◆ Your goal ◆
Line filter on the word "about": copy each matching line from the entries.

**** Material for this exercise

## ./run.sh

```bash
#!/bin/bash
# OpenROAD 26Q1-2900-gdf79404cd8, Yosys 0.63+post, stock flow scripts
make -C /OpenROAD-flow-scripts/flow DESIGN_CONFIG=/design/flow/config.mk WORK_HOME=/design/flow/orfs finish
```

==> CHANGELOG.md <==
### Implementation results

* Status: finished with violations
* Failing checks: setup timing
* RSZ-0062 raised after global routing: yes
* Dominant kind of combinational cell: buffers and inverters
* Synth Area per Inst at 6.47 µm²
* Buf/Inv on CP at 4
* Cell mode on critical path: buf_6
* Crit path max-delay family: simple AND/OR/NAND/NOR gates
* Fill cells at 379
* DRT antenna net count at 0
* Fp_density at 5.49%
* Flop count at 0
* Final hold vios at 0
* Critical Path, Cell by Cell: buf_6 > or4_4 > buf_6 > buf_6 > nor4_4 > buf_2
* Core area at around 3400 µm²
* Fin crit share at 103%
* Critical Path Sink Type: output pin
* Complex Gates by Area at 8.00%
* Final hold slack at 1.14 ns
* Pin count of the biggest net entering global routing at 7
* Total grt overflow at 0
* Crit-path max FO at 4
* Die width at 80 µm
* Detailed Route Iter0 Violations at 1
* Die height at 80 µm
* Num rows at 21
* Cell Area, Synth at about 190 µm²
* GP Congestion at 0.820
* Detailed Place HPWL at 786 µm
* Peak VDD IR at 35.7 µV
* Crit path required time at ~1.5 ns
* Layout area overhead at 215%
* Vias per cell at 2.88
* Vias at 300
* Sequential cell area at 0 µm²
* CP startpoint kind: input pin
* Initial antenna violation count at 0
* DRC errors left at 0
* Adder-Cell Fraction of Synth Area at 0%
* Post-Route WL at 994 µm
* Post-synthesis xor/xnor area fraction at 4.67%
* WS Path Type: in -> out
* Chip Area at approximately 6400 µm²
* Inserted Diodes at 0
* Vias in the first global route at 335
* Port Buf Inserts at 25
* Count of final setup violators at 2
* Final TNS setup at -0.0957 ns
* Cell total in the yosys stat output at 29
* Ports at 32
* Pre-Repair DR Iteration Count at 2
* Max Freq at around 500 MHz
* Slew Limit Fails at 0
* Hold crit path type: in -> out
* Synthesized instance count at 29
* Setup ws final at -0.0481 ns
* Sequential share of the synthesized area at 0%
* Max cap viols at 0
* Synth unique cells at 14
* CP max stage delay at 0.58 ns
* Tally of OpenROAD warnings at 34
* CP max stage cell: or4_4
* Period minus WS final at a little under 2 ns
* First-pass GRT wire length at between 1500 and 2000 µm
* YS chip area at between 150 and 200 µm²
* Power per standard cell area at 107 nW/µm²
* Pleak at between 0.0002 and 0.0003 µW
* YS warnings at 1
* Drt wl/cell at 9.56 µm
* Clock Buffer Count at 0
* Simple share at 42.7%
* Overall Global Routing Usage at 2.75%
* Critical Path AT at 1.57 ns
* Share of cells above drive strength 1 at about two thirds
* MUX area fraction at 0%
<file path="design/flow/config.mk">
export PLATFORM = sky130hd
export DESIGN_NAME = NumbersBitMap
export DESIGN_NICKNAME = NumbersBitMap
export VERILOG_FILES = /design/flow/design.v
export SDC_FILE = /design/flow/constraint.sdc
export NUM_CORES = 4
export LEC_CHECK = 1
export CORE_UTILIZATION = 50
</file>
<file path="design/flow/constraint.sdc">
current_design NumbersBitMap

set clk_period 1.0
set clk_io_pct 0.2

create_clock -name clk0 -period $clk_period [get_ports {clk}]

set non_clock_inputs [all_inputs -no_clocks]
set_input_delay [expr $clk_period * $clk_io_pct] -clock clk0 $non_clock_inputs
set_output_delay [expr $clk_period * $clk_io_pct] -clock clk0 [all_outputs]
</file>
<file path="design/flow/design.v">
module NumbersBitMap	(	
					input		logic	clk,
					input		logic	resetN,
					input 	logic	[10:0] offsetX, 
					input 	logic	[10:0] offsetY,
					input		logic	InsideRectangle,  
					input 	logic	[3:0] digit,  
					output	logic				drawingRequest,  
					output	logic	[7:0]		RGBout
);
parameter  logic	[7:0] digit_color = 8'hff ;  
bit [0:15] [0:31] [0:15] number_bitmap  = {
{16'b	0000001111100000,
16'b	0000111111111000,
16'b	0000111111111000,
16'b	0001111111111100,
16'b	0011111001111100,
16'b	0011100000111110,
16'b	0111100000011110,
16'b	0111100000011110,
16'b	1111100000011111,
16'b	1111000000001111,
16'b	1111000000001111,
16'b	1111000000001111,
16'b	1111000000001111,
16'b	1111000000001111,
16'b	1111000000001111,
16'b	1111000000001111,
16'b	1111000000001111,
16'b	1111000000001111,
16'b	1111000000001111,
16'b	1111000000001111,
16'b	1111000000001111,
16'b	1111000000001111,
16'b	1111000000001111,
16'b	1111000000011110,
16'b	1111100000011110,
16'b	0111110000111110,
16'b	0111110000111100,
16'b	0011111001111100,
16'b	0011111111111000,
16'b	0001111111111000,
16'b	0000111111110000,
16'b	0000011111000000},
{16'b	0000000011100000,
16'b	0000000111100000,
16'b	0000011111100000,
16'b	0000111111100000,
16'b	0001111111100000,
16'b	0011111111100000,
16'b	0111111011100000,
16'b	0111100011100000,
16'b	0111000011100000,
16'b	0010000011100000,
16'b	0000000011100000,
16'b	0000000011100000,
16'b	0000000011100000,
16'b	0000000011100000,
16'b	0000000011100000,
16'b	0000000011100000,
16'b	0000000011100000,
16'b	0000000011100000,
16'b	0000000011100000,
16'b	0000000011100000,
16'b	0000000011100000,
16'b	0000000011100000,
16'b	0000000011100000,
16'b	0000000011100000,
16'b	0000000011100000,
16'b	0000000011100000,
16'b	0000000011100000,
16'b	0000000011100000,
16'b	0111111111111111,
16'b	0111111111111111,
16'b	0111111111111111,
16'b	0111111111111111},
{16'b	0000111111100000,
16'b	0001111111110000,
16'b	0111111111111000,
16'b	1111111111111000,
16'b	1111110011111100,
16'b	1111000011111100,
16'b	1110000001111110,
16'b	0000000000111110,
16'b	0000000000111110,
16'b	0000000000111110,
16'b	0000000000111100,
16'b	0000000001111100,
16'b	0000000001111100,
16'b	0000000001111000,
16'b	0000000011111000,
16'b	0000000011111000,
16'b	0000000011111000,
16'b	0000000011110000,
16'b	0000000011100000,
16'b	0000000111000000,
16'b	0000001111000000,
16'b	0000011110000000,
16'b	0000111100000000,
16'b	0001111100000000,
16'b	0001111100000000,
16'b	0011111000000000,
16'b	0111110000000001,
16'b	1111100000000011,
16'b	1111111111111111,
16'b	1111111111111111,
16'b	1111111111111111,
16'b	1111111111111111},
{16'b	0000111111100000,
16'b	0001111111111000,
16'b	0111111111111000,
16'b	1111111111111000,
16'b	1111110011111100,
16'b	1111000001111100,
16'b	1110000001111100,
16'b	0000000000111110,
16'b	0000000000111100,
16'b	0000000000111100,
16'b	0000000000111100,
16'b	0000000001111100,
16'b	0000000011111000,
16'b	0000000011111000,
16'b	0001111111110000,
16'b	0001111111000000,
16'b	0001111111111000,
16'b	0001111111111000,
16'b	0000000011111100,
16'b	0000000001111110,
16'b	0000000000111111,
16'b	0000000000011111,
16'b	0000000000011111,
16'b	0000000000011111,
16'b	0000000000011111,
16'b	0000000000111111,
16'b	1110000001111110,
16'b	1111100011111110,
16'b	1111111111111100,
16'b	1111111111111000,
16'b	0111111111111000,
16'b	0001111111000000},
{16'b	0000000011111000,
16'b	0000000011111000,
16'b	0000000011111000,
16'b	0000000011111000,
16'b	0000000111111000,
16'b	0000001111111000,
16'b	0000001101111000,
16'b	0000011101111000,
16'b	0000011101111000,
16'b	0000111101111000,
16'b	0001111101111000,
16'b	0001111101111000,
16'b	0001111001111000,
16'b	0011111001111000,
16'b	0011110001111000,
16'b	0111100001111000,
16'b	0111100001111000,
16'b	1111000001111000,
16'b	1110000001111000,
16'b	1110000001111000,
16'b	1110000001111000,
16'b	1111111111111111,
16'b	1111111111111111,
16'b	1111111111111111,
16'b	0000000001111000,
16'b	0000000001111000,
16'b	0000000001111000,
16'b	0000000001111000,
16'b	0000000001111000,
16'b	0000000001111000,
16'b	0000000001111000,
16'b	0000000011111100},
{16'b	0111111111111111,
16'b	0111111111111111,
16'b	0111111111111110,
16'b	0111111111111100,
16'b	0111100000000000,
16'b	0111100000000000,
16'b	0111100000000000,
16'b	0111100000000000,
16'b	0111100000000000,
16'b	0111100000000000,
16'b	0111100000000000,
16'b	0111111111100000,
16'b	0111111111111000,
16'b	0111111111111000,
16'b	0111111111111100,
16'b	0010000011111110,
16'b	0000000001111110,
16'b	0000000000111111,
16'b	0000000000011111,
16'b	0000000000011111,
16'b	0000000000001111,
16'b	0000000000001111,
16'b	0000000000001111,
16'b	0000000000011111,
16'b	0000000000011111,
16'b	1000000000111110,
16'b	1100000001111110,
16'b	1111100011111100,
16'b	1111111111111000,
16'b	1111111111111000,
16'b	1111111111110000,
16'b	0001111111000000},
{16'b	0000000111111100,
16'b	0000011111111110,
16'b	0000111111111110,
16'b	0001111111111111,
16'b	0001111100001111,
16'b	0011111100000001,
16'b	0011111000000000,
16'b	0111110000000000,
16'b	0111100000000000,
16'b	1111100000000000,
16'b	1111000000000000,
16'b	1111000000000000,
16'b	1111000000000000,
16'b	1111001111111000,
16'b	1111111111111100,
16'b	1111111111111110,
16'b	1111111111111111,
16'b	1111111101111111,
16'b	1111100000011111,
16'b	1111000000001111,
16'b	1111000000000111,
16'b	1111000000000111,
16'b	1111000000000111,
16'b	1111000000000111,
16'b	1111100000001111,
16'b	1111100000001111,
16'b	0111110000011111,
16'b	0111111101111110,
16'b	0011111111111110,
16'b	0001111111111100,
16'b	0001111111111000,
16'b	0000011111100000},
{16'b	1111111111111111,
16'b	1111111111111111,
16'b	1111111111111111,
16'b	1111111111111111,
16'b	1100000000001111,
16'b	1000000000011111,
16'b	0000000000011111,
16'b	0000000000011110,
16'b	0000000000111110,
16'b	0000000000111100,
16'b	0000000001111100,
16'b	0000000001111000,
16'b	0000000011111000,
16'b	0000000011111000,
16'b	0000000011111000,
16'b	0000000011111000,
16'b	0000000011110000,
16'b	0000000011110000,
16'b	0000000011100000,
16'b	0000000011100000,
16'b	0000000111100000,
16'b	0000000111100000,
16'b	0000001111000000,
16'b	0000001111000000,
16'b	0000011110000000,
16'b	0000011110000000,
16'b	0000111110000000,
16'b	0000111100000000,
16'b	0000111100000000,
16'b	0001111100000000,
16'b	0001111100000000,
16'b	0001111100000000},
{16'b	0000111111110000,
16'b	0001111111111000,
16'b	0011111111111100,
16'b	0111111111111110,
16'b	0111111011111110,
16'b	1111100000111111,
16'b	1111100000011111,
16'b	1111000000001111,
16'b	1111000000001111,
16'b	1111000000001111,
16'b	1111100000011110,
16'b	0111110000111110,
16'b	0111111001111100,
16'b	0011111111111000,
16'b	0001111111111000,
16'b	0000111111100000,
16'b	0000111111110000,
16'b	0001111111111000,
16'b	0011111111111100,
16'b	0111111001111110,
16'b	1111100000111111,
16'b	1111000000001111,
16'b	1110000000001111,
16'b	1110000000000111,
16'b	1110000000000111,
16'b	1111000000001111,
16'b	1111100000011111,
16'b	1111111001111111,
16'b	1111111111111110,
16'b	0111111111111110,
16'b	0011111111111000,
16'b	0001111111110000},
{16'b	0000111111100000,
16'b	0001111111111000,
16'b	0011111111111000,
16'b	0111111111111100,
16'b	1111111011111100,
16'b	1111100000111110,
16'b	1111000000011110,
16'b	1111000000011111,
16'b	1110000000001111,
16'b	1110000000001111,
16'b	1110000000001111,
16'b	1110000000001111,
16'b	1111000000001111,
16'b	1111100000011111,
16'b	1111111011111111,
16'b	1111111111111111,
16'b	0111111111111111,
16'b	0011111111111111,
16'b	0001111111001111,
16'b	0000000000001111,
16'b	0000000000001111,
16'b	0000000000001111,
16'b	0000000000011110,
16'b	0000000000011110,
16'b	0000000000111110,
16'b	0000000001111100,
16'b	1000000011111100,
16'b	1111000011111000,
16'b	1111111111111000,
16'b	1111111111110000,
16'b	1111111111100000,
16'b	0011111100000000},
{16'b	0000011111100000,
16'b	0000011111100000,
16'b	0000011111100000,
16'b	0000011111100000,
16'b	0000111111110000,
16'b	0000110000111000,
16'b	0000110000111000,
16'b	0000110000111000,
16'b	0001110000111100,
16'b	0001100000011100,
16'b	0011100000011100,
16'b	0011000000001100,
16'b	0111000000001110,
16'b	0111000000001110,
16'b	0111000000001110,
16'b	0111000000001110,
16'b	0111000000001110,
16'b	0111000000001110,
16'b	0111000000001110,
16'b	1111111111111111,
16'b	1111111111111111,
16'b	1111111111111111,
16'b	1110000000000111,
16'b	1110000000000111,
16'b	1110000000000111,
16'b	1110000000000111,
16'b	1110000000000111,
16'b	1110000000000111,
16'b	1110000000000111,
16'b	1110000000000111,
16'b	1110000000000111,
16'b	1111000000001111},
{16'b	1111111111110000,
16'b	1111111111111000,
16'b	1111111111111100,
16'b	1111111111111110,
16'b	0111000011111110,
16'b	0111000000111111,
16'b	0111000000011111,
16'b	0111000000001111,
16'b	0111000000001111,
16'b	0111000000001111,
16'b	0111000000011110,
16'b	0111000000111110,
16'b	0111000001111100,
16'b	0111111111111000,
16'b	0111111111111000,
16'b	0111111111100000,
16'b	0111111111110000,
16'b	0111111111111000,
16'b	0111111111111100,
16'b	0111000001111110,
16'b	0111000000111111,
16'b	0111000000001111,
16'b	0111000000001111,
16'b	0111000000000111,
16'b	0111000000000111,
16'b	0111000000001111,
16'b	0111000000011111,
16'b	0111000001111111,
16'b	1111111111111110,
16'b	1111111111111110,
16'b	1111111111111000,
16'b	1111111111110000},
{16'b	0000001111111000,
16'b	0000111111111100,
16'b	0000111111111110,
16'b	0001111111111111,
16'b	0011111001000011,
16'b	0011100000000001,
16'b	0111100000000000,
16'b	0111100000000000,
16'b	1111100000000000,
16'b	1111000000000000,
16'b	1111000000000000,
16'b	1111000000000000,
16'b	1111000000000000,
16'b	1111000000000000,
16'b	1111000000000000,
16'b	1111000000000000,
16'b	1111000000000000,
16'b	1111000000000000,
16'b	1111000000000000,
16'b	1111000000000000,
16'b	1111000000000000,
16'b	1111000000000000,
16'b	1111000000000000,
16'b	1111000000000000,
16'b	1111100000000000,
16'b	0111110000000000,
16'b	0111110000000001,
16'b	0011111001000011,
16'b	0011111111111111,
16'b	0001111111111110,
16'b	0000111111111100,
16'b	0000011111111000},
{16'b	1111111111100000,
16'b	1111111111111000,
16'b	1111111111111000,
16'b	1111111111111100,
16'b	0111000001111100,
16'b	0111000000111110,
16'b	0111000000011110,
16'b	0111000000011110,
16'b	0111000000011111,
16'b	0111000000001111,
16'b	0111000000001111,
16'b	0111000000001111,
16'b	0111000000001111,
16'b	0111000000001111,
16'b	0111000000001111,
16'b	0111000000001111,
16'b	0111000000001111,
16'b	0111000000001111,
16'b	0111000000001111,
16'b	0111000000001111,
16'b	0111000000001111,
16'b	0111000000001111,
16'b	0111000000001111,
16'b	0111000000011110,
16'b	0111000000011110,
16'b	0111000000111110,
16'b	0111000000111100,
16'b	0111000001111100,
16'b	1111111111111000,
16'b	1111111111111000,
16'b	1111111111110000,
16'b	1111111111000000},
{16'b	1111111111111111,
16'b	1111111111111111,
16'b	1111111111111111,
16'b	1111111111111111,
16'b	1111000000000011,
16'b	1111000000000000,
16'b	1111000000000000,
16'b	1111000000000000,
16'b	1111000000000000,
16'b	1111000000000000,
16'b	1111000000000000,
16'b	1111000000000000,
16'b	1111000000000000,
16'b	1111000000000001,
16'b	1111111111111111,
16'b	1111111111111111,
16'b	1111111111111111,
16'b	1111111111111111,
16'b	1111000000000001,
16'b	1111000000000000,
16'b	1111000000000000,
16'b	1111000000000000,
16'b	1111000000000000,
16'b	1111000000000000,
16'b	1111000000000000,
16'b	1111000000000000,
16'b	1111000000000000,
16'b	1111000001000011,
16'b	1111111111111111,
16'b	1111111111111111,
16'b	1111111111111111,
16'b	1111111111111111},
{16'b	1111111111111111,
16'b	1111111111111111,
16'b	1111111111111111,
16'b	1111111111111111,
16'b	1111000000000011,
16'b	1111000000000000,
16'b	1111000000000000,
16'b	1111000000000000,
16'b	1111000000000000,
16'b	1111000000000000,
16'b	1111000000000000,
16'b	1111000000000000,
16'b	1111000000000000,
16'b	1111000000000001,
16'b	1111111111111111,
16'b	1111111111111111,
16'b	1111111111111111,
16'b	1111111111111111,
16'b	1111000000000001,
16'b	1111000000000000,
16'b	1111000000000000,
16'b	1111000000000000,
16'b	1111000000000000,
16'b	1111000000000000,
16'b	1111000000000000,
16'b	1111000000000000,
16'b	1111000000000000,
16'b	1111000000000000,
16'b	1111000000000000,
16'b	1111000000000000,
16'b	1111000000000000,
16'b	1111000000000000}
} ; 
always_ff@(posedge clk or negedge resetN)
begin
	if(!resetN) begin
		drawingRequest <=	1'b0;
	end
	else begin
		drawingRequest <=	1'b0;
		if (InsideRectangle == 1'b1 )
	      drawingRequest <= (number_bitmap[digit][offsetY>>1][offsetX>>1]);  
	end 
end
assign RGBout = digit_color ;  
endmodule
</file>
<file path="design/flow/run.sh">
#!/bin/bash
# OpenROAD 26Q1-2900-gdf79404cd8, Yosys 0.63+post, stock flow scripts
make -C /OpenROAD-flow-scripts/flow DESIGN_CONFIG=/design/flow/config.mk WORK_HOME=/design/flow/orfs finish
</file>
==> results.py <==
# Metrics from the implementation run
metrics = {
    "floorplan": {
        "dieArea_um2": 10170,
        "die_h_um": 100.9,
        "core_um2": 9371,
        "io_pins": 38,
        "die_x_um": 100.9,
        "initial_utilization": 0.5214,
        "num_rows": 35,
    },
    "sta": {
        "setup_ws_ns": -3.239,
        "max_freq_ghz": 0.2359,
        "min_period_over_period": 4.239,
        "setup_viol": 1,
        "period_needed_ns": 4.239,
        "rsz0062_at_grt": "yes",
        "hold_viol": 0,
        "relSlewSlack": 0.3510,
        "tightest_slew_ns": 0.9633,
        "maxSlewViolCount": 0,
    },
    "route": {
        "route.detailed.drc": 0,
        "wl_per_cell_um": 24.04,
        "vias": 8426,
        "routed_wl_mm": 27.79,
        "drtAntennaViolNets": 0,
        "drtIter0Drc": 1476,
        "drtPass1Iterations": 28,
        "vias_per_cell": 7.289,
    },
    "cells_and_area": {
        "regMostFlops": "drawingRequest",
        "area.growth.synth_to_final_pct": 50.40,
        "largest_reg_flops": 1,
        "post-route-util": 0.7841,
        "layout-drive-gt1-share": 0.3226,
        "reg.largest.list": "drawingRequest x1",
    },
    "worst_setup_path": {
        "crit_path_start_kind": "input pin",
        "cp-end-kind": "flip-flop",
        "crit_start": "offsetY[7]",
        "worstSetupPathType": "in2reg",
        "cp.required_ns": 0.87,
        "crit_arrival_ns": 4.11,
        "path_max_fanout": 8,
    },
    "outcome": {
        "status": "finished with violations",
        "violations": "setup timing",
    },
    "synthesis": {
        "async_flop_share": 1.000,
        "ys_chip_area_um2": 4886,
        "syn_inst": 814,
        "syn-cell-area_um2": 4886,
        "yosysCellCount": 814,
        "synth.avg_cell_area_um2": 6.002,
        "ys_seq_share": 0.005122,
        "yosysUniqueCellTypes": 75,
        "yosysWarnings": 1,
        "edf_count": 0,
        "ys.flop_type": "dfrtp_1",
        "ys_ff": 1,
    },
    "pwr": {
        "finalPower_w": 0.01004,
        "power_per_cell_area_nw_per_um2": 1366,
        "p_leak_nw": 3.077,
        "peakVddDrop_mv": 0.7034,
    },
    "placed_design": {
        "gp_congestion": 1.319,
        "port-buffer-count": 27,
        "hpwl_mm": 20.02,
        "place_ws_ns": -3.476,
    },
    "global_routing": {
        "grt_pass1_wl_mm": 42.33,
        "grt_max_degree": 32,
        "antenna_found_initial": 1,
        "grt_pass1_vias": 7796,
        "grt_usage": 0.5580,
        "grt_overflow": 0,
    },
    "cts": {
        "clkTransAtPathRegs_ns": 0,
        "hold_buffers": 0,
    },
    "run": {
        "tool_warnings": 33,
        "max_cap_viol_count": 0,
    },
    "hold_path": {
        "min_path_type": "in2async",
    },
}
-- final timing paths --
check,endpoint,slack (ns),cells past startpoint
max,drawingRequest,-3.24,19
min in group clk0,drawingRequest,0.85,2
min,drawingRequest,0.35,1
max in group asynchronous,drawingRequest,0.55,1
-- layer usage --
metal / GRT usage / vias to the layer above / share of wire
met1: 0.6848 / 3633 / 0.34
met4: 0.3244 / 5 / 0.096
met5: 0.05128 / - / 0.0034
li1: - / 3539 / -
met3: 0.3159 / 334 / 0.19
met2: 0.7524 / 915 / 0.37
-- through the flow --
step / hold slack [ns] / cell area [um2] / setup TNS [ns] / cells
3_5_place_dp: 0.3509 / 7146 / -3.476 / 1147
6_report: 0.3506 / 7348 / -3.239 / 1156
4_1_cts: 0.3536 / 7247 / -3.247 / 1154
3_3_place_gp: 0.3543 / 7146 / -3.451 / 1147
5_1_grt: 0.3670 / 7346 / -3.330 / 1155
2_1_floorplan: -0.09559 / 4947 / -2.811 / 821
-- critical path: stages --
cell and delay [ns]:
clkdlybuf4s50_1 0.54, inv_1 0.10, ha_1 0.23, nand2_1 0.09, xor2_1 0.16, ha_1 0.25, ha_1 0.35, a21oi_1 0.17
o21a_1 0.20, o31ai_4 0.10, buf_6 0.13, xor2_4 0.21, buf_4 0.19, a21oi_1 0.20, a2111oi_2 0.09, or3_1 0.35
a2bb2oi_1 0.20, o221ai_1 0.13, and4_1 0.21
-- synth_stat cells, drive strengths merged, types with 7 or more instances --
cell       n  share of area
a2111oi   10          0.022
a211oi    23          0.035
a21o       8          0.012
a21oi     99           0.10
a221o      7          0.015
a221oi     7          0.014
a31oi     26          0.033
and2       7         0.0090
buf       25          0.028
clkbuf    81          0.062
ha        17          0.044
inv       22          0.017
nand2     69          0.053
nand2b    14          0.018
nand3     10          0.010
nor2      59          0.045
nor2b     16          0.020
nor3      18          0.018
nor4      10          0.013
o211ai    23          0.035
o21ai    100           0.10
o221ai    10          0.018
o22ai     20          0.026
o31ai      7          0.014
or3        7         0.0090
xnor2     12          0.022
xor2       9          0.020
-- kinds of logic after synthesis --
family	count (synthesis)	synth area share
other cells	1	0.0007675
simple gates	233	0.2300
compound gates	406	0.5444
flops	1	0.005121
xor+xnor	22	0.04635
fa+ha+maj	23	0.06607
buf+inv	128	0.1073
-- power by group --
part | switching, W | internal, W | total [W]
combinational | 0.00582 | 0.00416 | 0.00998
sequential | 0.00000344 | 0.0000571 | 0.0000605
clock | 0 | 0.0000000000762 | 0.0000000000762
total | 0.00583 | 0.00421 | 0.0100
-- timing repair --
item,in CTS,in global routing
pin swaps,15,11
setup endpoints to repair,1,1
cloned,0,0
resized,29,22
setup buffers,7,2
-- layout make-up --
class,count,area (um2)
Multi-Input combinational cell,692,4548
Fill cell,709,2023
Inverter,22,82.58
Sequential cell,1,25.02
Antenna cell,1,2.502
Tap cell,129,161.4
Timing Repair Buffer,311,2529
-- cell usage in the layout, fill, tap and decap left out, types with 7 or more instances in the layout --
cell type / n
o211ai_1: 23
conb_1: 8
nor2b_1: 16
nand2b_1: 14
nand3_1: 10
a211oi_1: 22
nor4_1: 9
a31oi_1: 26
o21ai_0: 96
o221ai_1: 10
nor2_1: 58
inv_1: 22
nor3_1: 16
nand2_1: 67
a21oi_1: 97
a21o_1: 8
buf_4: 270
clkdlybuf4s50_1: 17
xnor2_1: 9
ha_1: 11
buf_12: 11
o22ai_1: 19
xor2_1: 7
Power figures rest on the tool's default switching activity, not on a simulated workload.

********

◆ The completed task ◆
* Cell Area, Synth at about 190 µm²
* Share of cells above drive strength 1 at about two thirds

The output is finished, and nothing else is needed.